Repeat each record word for word. Leave nothing out.

Saved entries
◆ ◆ ◆ ◆ ◆

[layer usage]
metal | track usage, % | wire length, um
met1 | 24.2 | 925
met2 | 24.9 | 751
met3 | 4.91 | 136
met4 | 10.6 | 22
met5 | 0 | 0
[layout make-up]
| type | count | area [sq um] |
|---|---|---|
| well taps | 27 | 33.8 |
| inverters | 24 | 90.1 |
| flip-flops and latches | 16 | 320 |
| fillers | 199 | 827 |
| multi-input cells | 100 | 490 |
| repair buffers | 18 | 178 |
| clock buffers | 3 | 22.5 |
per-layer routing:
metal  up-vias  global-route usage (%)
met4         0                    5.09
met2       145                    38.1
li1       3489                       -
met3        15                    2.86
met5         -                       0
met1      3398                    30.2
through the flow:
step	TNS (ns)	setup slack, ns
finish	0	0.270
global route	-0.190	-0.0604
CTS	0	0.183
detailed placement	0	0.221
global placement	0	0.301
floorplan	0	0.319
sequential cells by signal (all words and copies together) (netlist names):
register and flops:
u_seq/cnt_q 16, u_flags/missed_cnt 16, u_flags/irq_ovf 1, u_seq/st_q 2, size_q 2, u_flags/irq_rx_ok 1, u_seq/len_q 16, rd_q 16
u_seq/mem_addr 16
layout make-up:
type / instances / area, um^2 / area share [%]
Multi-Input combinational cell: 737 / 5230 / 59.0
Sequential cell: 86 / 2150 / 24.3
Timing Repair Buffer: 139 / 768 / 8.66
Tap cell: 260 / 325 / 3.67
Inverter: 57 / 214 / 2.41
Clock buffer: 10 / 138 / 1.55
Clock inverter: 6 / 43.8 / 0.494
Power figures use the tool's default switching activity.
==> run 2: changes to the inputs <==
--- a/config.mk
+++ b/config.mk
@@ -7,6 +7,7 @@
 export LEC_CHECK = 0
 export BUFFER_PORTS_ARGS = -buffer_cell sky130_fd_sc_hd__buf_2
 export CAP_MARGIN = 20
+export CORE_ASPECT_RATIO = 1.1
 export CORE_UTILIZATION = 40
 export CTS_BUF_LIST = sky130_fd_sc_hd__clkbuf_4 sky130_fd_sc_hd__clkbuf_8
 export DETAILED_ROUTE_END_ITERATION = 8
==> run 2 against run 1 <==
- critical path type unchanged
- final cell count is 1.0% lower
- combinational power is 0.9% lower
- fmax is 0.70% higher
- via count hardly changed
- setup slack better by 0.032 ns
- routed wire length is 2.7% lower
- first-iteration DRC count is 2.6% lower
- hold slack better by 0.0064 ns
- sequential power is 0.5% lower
## config.mk

```make
export PLATFORM = sky130hd
export DESIGN_NAME = modrm_addr_unit
export DESIGN_NICKNAME = d
export VERILOG_FILES = /design/src/rtl/modrm_pkg.sv /design/src/rtl/modrm_ctrl.sv /design/src/rtl/modrm_dp.sv /design/src/rtl/modrm_addr_unit.sv
export SDC_FILE = /design/constraint.sdc
export NUM_CORES = 1
export LEC_CHECK = 0
export BUFFER_PORTS_ARGS = -buffer_cell sky130_fd_sc_hd__buf_4
export CAP_MARGIN = 20
export CELL_PAD_IN_SITES_DETAIL_PLACEMENT = 1
export CELL_PAD_IN_SITES_GLOBAL_PLACEMENT = 1
export CORE_MARGIN = 2
export CORE_UTILIZATION = 34
export DETAILED_ROUTE_END_ITERATION = 16
export PLACE_DENSITY_LB_ADDON = 0.3
export SLEW_MARGIN = 20
export SYNTH_ARGS = -nofsm -noshare
export SYNTH_HDL_FRONTEND = slang
export SYNTH_HIERARCHICAL = 1
export SYNTH_SLANG_ARGS = --single-unit
```

## constraint.sdc

```tcl
create_clock -name clk -period 5.1 [get_ports clk]
set_clock_uncertainty 0.1 [all_clocks]
set_input_delay 0.255 -clock clk [delete_from_list [all_inputs] [get_ports clk]]
set_output_delay 0.255 -clock clk [all_outputs]
set_load 0.02 [all_outputs]
```
==> src/rtl/nco_pkg.sv <==
package nco_pkg;
  typedef enum logic [1:0] {
    MV_HOLD = 2'd0,
    MV_UP   = 2'd1,
    MV_DOWN = 2'd2
  } move_e;
endpackage

==> src/rtl/nco_cadence.sv <==
module nco_cadence #(
  parameter int WR_TIME = 5
) (
  input  logic clk_i,
  input  logic rst_ni,
  output logic upd_o
);
  localparam int CW = (WR_TIME > 1) ? $clog2(WR_TIME) : 1;

  logic [CW-1:0] cnt_q;
  logic          last;

  assign last  = (cnt_q == CW'(WR_TIME - 1));
  assign upd_o = last;

  always_ff @(posedge clk_i or negedge rst_ni) begin
    if (!rst_ni)   cnt_q <= '0;
    else if (last) cnt_q <= '0;
    else           cnt_q <= cnt_q + 1'b1;
  end
endmodule

==> src/rtl/nco_sdm.sv <==
module nco_sdm
  import nco_pkg::*;
#(
  parameter int TUNE_W = 22
) (
  input  logic                     clk_i,
  input  logic                     rst_ni,
  input  logic                     upd_i,
  input  logic signed [TUNE_W-1:0] tune_i,
  output move_e                    move_o
);
  localparam int FW = TUNE_W - 1;

  logic [FW-1:0]   err_q;
  logic [TUNE_W:0] sum;
  logic            carry, borrow;

  // residue in [0,2^FW); sum sign bit = borrow, bit FW = carry
  assign sum    = {2'b00, err_q} + {tune_i[TUNE_W-1], tune_i};
  assign borrow = sum[TUNE_W];
  assign carry  = !sum[TUNE_W] && sum[FW];

  always_comb begin
    if (carry)       move_o = MV_DOWN;
    else if (borrow) move_o = MV_UP;
    else             move_o = MV_HOLD;
  end

  always_ff @(posedge clk_i or negedge rst_ni) begin
    if (!rst_ni)    err_q <= '0;
    else if (upd_i) err_q <= sum[FW-1:0];
  end
endmodule
## config.mk

```make
export PLATFORM = sky130hd
export DESIGN_NAME = serial_ctl
export DESIGN_NICKNAME = d
export VERILOG_FILES = /design/src/rtl/sctl_pkg.sv /design/src/rtl/sctl_task_ctl.sv /design/src/rtl/sctl_tx_hold.sv /design/src/rtl/sctl_events.sv /design/src/rtl/serial_ctl.sv
export SDC_FILE = /design/constraint.sdc
export NUM_CORES = 1
export LEC_CHECK = 0
export BUFFER_PORTS_ARGS = -buffer_cell sky130_fd_sc_hd__buf_2
export CORE_ASPECT_RATIO = 1.4
export CORE_MARGIN = 2
export CORE_UTILIZATION = 55
export CTS_CLUSTER_SIZE = 25
export DETAILED_ROUTE_END_ITERATION = 8
export PLACE_DENSITY = 0.9
export SYNTH_ARGS = -nofsm -noshare
export SYNTH_HDL_FRONTEND = slang
export SYNTH_SLANG_ARGS = --single-unit
```

## constraint.sdc

```tcl
create_clock -name clk -period 5.1 [get_ports clk]
set_input_delay 0.255 -clock clk [delete_from_list [all_inputs] [get_ports clk]]
set_output_delay 0.255 -clock clk [all_outputs]
set_load 0.01 [all_outputs]
```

◆ ◆ ◆ ◆ ◆

> [SOLUTION BELOW]:
[layer usage]
metal | track usage, % | wire length, um
met1 | 24.2 | 925
met2 | 24.9 | 751
met3 | 4.91 | 136
met4 | 10.6 | 22
met5 | 0 | 0
[layout make-up]
| type | count | area [sq um] |
|---|---|---|
| well taps | 27 | 33.8 |
| inverters | 24 | 90.1 |
| flip-flops and latches | 16 | 320 |
| fillers | 199 | 827 |
| multi-input cells | 100 | 490 |
| repair buffers | 18 | 178 |
| clock buffers | 3 | 22.5 |
per-layer routing:
metal  up-vias  global-route usage (%)
met4         0                    5.09
met2       145                    38.1
li1       3489                       -
met3        15                    2.86
met5         -                       0
met1      3398                    30.2
through the flow:
step	TNS (ns)	setup slack, ns
finish	0	0.270
global route	-0.190	-0.0604
CTS	0	0.183
detailed placement	0	0.221
global placement	0	0.301
floorplan	0	0.319
sequential cells by signal (all words and copies together) (netlist names):
register and flops:
u_seq/cnt_q 16, u_flags/missed_cnt 16, u_flags/irq_ovf 1, u_seq/st_q 2, size_q 2, u_flags/irq_rx_ok 1, u_seq/len_q 16, rd_q 16
u_seq/mem_addr 16
layout make-up:
type / instances / area, um^2 / area share [%]
Multi-Input combinational cell: 737 / 5230 / 59.0
Sequential cell: 86 / 2150 / 24.3
Timing Repair Buffer: 139 / 768 / 8.66
Tap cell: 260 / 325 / 3.67
Inverter: 57 / 214 / 2.41
Clock buffer: 10 / 138 / 1.55
Clock inverter: 6 / 43.8 / 0.494
Power figures use the tool's default switching activity.
==> run 2: changes to the inputs <==
--- a/config.mk
+++ b/config.mk
@@ -7,6 +7,7 @@
 export LEC_CHECK = 0
 export BUFFER_PORTS_ARGS = -buffer_cell sky130_fd_sc_hd__buf_2
 export CAP_MARGIN = 20
+export CORE_ASPECT_RATIO = 1.1
 export CORE_UTILIZATION = 40
 export CTS_BUF_LIST = sky130_fd_sc_hd__clkbuf_4 sky130_fd_sc_hd__clkbuf_8
 export DETAILED_ROUTE_END_ITERATION = 8
==> run 2 against run 1 <==
- critical path type unchanged
- final cell count is 1.0% lower
- combinational power is 0.9% lower
- fmax is 0.70% higher
- via count hardly changed
- setup slack better by 0.032 ns
- routed wire length is 2.7% lower
- first-iteration DRC count is 2.6% lower
- hold slack better by 0.0064 ns
- sequential power is 0.5% lower
## config.mk

```make
export PLATFORM = sky130hd
export DESIGN_NAME = modrm_addr_unit
export DESIGN_NICKNAME = d
export VERILOG_FILES = /design/src/rtl/modrm_pkg.sv /design/src/rtl/modrm_ctrl.sv /design/src/rtl/modrm_dp.sv /design/src/rtl/modrm_addr_unit.sv
export SDC_FILE = /design/constraint.sdc
export NUM_CORES = 1
export LEC_CHECK = 0
export BUFFER_PORTS_ARGS = -buffer_cell sky130_fd_sc_hd__buf_4
export CAP_MARGIN = 20
export CELL_PAD_IN_SITES_DETAIL_PLACEMENT = 1
export CELL_PAD_IN_SITES_GLOBAL_PLACEMENT = 1
export CORE_MARGIN = 2
export CORE_UTILIZATION = 34
export DETAILED_ROUTE_END_ITERATION = 16
export PLACE_DENSITY_LB_ADDON = 0.3
export SLEW_MARGIN = 20
export SYNTH_ARGS = -nofsm -noshare
export SYNTH_HDL_FRONTEND = slang
export SYNTH_HIERARCHICAL = 1
export SYNTH_SLANG_ARGS = --single-unit
```

## constraint.sdc

```tcl
create_clock -name clk -period 5.1 [get_ports clk]
set_clock_uncertainty 0.1 [all_clocks]
set_input_delay 0.255 -clock clk [delete_from_list [all_inputs] [get_ports clk]]
set_output_delay 0.255 -clock clk [all_outputs]
set_load 0.02 [all_outputs]
```
==> src/rtl/nco_pkg.sv <==
package nco_pkg;
  typedef enum logic [1:0] {
    MV_HOLD = 2'd0,
    MV_UP   = 2'd1,
    MV_DOWN = 2'd2
  } move_e;
endpackage

==> src/rtl/nco_cadence.sv <==
module nco_cadence #(
  parameter int WR_TIME = 5
) (
  input  logic clk_i,
  input  logic rst_ni,
  output logic upd_o
);
  localparam int CW = (WR_TIME > 1) ? $clog2(WR_TIME) : 1;

  logic [CW-1:0] cnt_q;
  logic          last;

  assign last  = (cnt_q == CW'(WR_TIME - 1));
  assign upd_o = last;

  always_ff @(posedge clk_i or negedge rst_ni) begin
    if (!rst_ni)   cnt_q <= '0;
    else if (last) cnt_q <= '0;
    else           cnt_q <= cnt_q + 1'b1;
  end
endmodule

==> src/rtl/nco_sdm.sv <==
module nco_sdm
  import nco_pkg::*;
#(
  parameter int TUNE_W = 22
) (
  input  logic                     clk_i,
  input  logic                     rst_ni,
  input  logic                     upd_i,
  input  logic signed [TUNE_W-1:0] tune_i,
  output move_e                    move_o
);
  localparam int FW = TUNE_W - 1;

  logic [FW-1:0]   err_q;
  logic [TUNE_W:0] sum;
  logic            carry, borrow;

  // residue in [0,2^FW); sum sign bit = borrow, bit FW = carry
  assign sum    = {2'b00, err_q} + {tune_i[TUNE_W-1], tune_i};
  assign borrow = sum[TUNE_W];
  assign carry  = !sum[TUNE_W] && sum[FW];

  always_comb begin
    if (carry)       move_o = MV_DOWN;
    else if (borrow) move_o = MV_UP;
    else             move_o = MV_HOLD;
  end

  always_ff @(posedge clk_i or negedge rst_ni) begin
    if (!rst_ni)    err_q <= '0;
    else if (upd_i) err_q <= sum[FW-1:0];
  end
endmodule
## config.mk

```make
export PLATFORM = sky130hd
export DESIGN_NAME = serial_ctl
export DESIGN_NICKNAME = d
export VERILOG_FILES = /design/src/rtl/sctl_pkg.sv /design/src/rtl/sctl_task_ctl.sv /design/src/rtl/sctl_tx_hold.sv /design/src/rtl/sctl_events.sv /design/src/rtl/serial_ctl.sv
export SDC_FILE = /design/constraint.sdc
export NUM_CORES = 1
export LEC_CHECK = 0
export BUFFER_PORTS_ARGS = -buffer_cell sky130_fd_sc_hd__buf_2
export CORE_ASPECT_RATIO = 1.4
export CORE_MARGIN = 2
export CORE_UTILIZATION = 55
export CTS_CLUSTER_SIZE = 25
export DETAILED_ROUTE_END_ITERATION = 8
export PLACE_DENSITY = 0.9
export SYNTH_ARGS = -nofsm -noshare
export SYNTH_HDL_FRONTEND = slang
export SYNTH_SLANG_ARGS = --single-unit
```

## constraint.sdc

```tcl
create_clock -name clk -period 5.1 [get_ports clk]
set_input_delay 0.255 -clock clk [delete_from_list [all_inputs] [get_ports clk]]
set_output_delay 0.255 -clock clk [all_outputs]
set_load 0.01 [all_outputs]
```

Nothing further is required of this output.